Previously when he has been away it would have been the cue for a major binge. I was feeling pretty good about everything and not particularly worried, but when he left this morning my first thought was, OK now where's the booze. I was actually starting to plan a trip to the shops to buy drink and food to last a few days . I haven't done it, and to avoid further temptation I've planned meals I can eat today without going shopping, but it has given me a bit of a jolt to realise how close to the surface the 'wanting to drink' still is (especially after feeling so happy last night), and how my thinking about drinking has become such a deeply ingrained pattern.

So instead I am planning things to achieve of the next days. They include sorting out a quote for the cental heating, tidying up in preparation for a friend coming to stay, a trip to the garden centre to buy new plants for the tubs. I also have work commitments and plans for dinner with my parents, and some other family stuff, so I should manage to keep myself busy. However, I am letting you know all this so that you know how things are, and give me a kick in the right direction if I look like wavering.

Thank you for being here. All of you.

algee · 04/08/2010 14:21

Hey venus...I was in that very situation last week, no dh no dd just me the dog and the expectation of a week long binge. It didn't happen, and the feeling of achievement by the end of the week was enormous...rather tahn sinking in to boozedom, I actiually worked my butt off and got loads done. It was fab making trips to recycling with plastic rather tan glass too, and no hiding of the evidence before the family came home. Shame the wheels came off when he got home at the weekend...relief maybe? Watch out for that, caught me by surprise!

MoominMags · 04/08/2010 14:23

You've made a huge and positive step by posting the above venus, admitting that you are feeling vulnerable and asking for help. We are all here for you. I am so pleased that you have loads of other things planned too. Do you plan on going to any meetings over the week?

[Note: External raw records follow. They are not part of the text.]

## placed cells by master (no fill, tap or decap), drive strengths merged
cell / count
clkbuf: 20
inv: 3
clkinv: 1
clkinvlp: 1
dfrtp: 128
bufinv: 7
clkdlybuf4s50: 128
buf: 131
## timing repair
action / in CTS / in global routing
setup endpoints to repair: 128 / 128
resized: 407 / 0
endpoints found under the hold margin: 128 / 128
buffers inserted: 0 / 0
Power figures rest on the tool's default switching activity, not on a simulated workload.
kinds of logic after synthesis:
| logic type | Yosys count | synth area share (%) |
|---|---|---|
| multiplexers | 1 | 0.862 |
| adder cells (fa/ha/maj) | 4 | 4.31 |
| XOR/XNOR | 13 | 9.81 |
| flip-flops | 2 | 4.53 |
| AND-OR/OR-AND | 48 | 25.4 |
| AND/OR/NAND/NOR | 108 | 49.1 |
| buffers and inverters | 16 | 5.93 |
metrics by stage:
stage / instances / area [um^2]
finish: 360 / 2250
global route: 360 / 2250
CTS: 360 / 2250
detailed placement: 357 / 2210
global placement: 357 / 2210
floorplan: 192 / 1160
## ./run.sh

```bash
#!/bin/bash
# OpenROAD 26Q1-2900-gdf79404cd8, Yosys 0.63+post, stock flow scripts
make -C /OpenROAD-flow-scripts/flow DESIGN_CONFIG=/design/flow/config.mk WORK_HOME=/design/flow/orfs finish
```

## ./config.mk

```make
export PLATFORM = sky130hd
export DESIGN_NAME = mult_top
export DESIGN_NICKNAME = mult_top
export VERILOG_FILES = /design/flow/design.v
export SDC_FILE = /design/flow/constraint.sdc
export NUM_CORES = 4
export LEC_CHECK = 1
export CORE_UTILIZATION = 40
```

## ./constraint.sdc

```tcl
current_design mult_top

set clk_period 11.7
set clk_io_pct 0.2

create_clock -name clk0 -period $clk_period [get_ports {clk}]

set non_clock_inputs [all_inputs -no_clocks]
set_input_delay [expr $clk_period * $clk_io_pct] -clock clk0 $non_clock_inputs
set_output_delay [expr $clk_period * $clk_io_pct] -clock clk0 [all_outputs]
```

## ./design.v

```verilog
module QLM_w6q7(
    input [15:0] x,
    input [15:0] y,
    output [31:0] p
    );
    wire [15:0] x_abs;
    assign x_abs = x ^ {16{x[15]}};
    wire [15:0] k_x0;
    wire zero_x0;
    wire [3:0] k_x0_enc;
    LOD16 lod_x0(
        .data_i(x_abs),
        .zero_o(zero_x0),
        .data_o(k_x0),
        .data_enc(k_x0_enc));
    wire [4:0] x_shift;
    LBarrel Lshift_x0(
        .data_i(x_abs),
        .shift_i(k_x0),
        .data_o(x_shift));
    wire [15:0] y_abs;
    assign y_abs = y ^ {16{y[15]}};
    wire [15:0] k_y0;
    wire zero_y0;
    wire [3:0] k_y0_enc;
    LOD16 lod_y0(
        .data_i(y_abs),
        .zero_o(zero_y0),
        .data_o(k_y0),
        .data_enc(k_y0_enc));
    wire [4:0] y_shift;
    LBarrel Lshift_y0(
        .data_i(y_abs),
        .shift_i(k_y0),
        .data_o(y_shift));
    wire [9:0] x_log;
    wire [9:0] y_log;
    wire [9:0] p_log;
    assign x_log = {1'b0,k_x0_enc,x_shift};
    assign y_log = {1'b0,k_y0_enc,y_shift};
    assign p_log = x_log + y_log;
    wire [21:0] p_l1b;
    wire [5:0] l1_input;
    assign l1_input = {1'b1,p_log[4:0]};
    L1Barrel L1shift_plog(
        .data_i(l1_input),
        .shift_i(p_log[8:5]),
        .data_o(p_l1b));
    wire [10:0] p_low;
    wire not_k_l5 = ~p_log[9];
    assign p_low = p_l1b[15:5] & {11{not_k_l5}};
    wire [5:0] p_med;
    assign p_med = p_log[9] ? p_l1b[5:0] : p_l1b[21:16];
    wire [14:0] p_high;
    assign p_high = p_l1b[20:6] & {15{p_log[9]}};
    wire [31:0] PP_abs;
    assign PP_abs = {p_high,p_med,p_low};
    wire p_sign;
    wire [31:0] PP_temp;
    assign p_sign = x[15] ^ y[15];
    assign PP_temp = PP_abs ^ {32{p_sign}};
    wire notZeroA, notZeroB, notZeroD;
    assign notZeroA = ~zero_x0 ;
    assign notZeroB = ~zero_y0 ;
    assign notZeroD = notZeroA & notZeroB;
    assign p = notZeroD? PP_temp : 32'b0;
endmodule
module LOD16(
    input [15:0] data_i,
    output zero_o,
    output [15:0] data_o,
    output [3:0] data_enc
    );
    wire [15:0] z;
    wire [3:0] zdet;
    wire [3:0] select;
    assign zdet[3] = |(data_i[15:12]);
    assign zdet[2] = |(data_i[11:8]) ;
    assign zdet[1] = |(data_i[7]) ;
    assign zdet[0] = 1'b0;
    assign zero_o = ~( zdet[3]  | zdet[2] | zdet[1] );
    LOD4 lod4_2 (
        .data_i(data_i[15:12]), 
        .data_o(z[15:12])
    );
    LOD4 lod4_1 (
        .data_i(data_i[11:8]), 
        .data_o(z[11:8])
    );
    assign z[7] = data_i[7];
    assign z[6:0] = 7'b0;
    LOD4 Middle(
        .data_i(zdet), 
        .data_o(select)       
    );
	wire [11:0] tmp_out;
    Muxes2in1Array4 Inst_MUX214_3 (
        .data_i(z[15:12]), 
        .select_i(select[3]), 
        .data_o(tmp_out[11:8])
    );
	Muxes2in1Array4 Inst_MUX214_2 (
        .data_i(z[11:8]), 
        .select_i(select[2]), 
        .data_o(tmp_out[7:4])
    );
    assign tmp_out[3] = select[1] ? z[7] : 1'b0;
    assign tmp_out[2:0] = 3'b0;
    wire [2:0] low_enc; 
    assign low_enc = tmp_out[3:1] | tmp_out[7:5] | tmp_out[11:9];
    assign data_enc[3] = select[3] | select[2];
    assign data_enc[2] = select[3] | select[1];
    assign data_enc[1] = low_enc[2] | low_enc[1];
    assign data_enc[0] = low_enc[2] | low_enc[0];
    assign data_o[15:4] = tmp_out;
    assign data_o[3:0] = 4'b0;
endmodule
module LOD2(
    input [1:0] data_i,
    output [1:0] data_o
    );
	 assign data_o[1] = data_i[1];
	 assign data_o[0] =(~data_i[1] & data_i[0]);
endmodule
module LOD4(
    input [3:0] data_i,
    output [3:0] data_o
    );
    wire mux0;
    wire mux1;
    wire mux2;
    assign mux2 = (data_i[3]==1) ? 1'b0 : 1'b1;
    assign mux1 = (data_i[2]==1) ? 1'b0 : mux2;
    assign mux0 = (data_i[1]==1) ? 1'b0 : mux1;
    assign data_o[3] = data_i[3];
    assign data_o[2] =(mux2 & data_i[2]);
    assign data_o[1] =(mux1 & data_i[1]);
    assign data_o[0] =(mux0 & data_i[0]);
endmodule
module Muxes2in1Array2(
    input [1:0] data_i,
    input select_i,
    output [1:0] data_o
    );
	assign data_o[1] = select_i ? data_i[1] : 1'b0;
	assign data_o[0] = select_i ? data_i[0] : 1'b0;
endmodule
module Muxes2in1Array4(
    input [3:0] data_i,
    input select_i,
    output [3:0] data_o
    );
	assign data_o[3] = select_i ? data_i[3] : 1'b0;
	assign data_o[2] = select_i ? data_i[2] : 1'b0;
	assign data_o[1] = select_i ? data_i[1] : 1'b0;
	assign data_o[0] = select_i ? data_i[0] : 1'b0;
endmodule
module LBarrel(
    input [15:0] data_i,
    input [15:0] shift_i,
    output [4:0] data_o);
    assign data_o[4] = |(data_i[13:7] & shift_i[14:8]);
    assign data_o[3] = |(data_i[12:7] & shift_i[14:9]);
    assign data_o[2] = |(data_i[11:7] & shift_i[14:10]);
    assign data_o[1] = |(data_i[10:7] & shift_i[14:11]);
    assign data_o[0] = |(data_i[9:7] & shift_i[14:12]);
endmodule
module L1Barrel(
    input [5:0] data_i,
    input [3:0] shift_i,
    output reg [21:0] data_o);
    always @*
        case (shift_i)
           4'b0000: data_o = data_i;
           4'b0001: data_o = data_i << 1;
           4'b0010: data_o = data_i << 2;
           4'b0011: data_o = data_i << 3;
           4'b0100: data_o = data_i << 4;
           4'b0101: data_o = data_i << 5;
           4'b0110: data_o = data_i << 6;
           4'b0111: data_o = data_i << 7;
           4'b1000: data_o = data_i << 8;
           4'b1001: data_o = data_i << 9;
           4'b1010: data_o = data_i << 10;
           4'b1011: data_o = data_i << 11;
           4'b1100: data_o = data_i << 12;
           4'b1101: data_o = data_i << 13;
           4'b1110: data_o = data_i << 14;
           default: data_o = data_i << 15;
        endcase
endmodule
module mult_top(
    input clk,
    input  [15:0] x,
    input  [15:0] y,
    output reg [31:0] p_out
    );
    wire [31:0] P_vec;
    reg [15:0] X_vec;
    reg [15:0] Y_vec;
    QLM_w6q7 mult(X_vec,Y_vec,P_vec); 
    always @(posedge clk) 
    begin
        p_out = P_vec;
        X_vec = x;
        Y_vec = y;
    end
endmodule 
```

==> ci_impl_report.md <==
## Synthesis and layout report

| Metric | Value |
|---|---|
| Met3 Track Usage GR | `0.0275` |
| Design Area, Final | `0.00452 mm2` |
| PnR Total Power | `0.000705 W` |
| Status | `finished, final reports clean` |
| Yosys Chip Area | `between 0.003 and 0.004 mm2` |
| CP dominant cell by count | `nor2_1` |
| Flip-flops with a built-in enable | `0` |
| Synthesized area per cell | `7.76 um2` |
| CTS H-tree lvls | `2` |
| Global Route met2 Usage | `0.300` |
| Post-synthesis cell count | `~510` |
| Initial antenna violation count | `0` |
| Residual DRC | `0` |
| Vias in the first global route | `between 3,000 and 4,000` |
| CTS Buf Count | `5` |
| Root buf cell | `clkbuf_8` |
| Synth Seq Share | `0.255` |
| WP buf/inv | `0` |
| Fraction of registers with async set/reset | `0` |
| Pre-Place Util | `0.418` |
| Wire per inst | `~15 um` |
| CP Cell Sequence | `nor2b_1 -> a31o_2 -> nor2_1 -> a211oi_1 -> a21oi_1 -> o22ai_1 -> nor2_1 -> a21oi_1 -> ha_1 -> o21ai_2 -> nor3_2 -> nor4_1 -> nor2_2 -> o22ai_1 -> a222oi_1 -> nor2_1 -> mux2i_1` |
| GRT Resource Usage Total | `0.208` |
| Most instantiated logic cell after routing | `nor2_1` |
| Final Max Tran Viols | `0` |
| Main flop type | `dfxtp_1` |
| F_max | `190 MHz` |
| CP Max Fanout | `26` |
| Post-CTS setup repair buffer count | `0` |
| Detailed Routing Iterations Pass 1 | `5` |
| First-pass GRT wire length | `16.8 mm` |
| Clock transition at path regs | `0.11 ns` |
| Max clock buf depth | `2` |
| Post-route ant nets | `0` |
| Cts hold-fix bufs | `0` |
| Slew HR | `0.412` |
| Die area | `roughly 0.01 mm2` |
| PostCTS Resize Cnt | `0` |
| Final Hold Viols | `0` |
| Vias | `~3,800` |
| Final WL | `9.93 mm` |
| Crit path time final | `about 5.3 ns` |
| Grt peak-use layer | `met1` |
| Family with the most delay on the worst path | `simple AND/OR/NAND/NOR gates` |
| Period utilisation layout | `0.449` |
| Core area | `0.00937 mm2` |
| Grt ovf | `0` |
| Hold Slack | `0.926 ns` |
| Initial DRC count | `around 300` |
| Share of cells above drive strength 1 | `0.0648` |
| Worst path max stage delay | `0.70 ns` |
| Endpoints failing setup | `0` |
| CP Launch Type | `flop` |
| Layout area overhead | `15.3%` |
| # diodes | `0` |
| Port bufs | `approximately 50` |
| DIE HEIGHT | `101 um` |
| Via/cell ratio | `~5.8` |
| Met1 GRT Util | `0.340` |
| DP HPWL | `7.28 mm` |
| Most frequent cells in the layout | `54 x nor2_1, 50 x dfxtp_1, 50 x clkdlybuf4s50_1` |
| Min-delay worst type | `flop to flop` |
| Gpl congestion | `0.958` |
| Fillers | `937` |
| CTS tree | `done` |
| Yosys cell types | `~72` |
| P_leak | `1.73 nW` |
| Post-Syn Area | `between 0.003 and 0.004 mm2` |
| Cell count in the Yosys report | `approximately 500` |
| Worst Path Required | `about 12 ns` |
| Die Width | `101 um` |
| Setup crit end kind | `flop` |
| Yosys warning total | `2` |
| Critical path's slowest cell | `a222oi_1` |
| Synthesized registers | `50` |
| Worst vdd ir | `0.0968 mV` |
| Placement Rows | `35` |
| I/O pin cnt | `65` |
| Setup TNS | `0 ns` |
| CP Data Arrival Time | `about 5.4 ns` |
| RSZ-0062 raised after global routing | `false` |
| Worst-Margin Slew | `between 0.8 and 0.9 ns` |
| Placed instance area | `0.00442 mm2` |
| Pwr Density | `between 150 and 200 mW/mm2` |
| Max Cap Violations | `0` |
| Largest net degree at the start of global routing | `32` |
| Clk latency late pin | `between 0.3 and 0.4 ns` |
| Type of the worst setup path | `flop to flop` |
| Worst Skew | `0.0118 ns` |
| OpenROAD warning count | `39` |
| Sink Count | `50` |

Loads of positive, non-drinking, happy thoughts being sent your way!

algee · 04/08/2010 14:25

sorry that sounded a bit 'all about me'...it was meant to be encouraging, bad phrasing strikes again

MoominMags · 04/08/2010 14:25

algee - good advice re being caught out. I think sometimes we build ourselves up to get through a certain event or period of time and once it has passed safely drop our guards... Or subconciously 'reward' ourselves. With booze. Totally insane!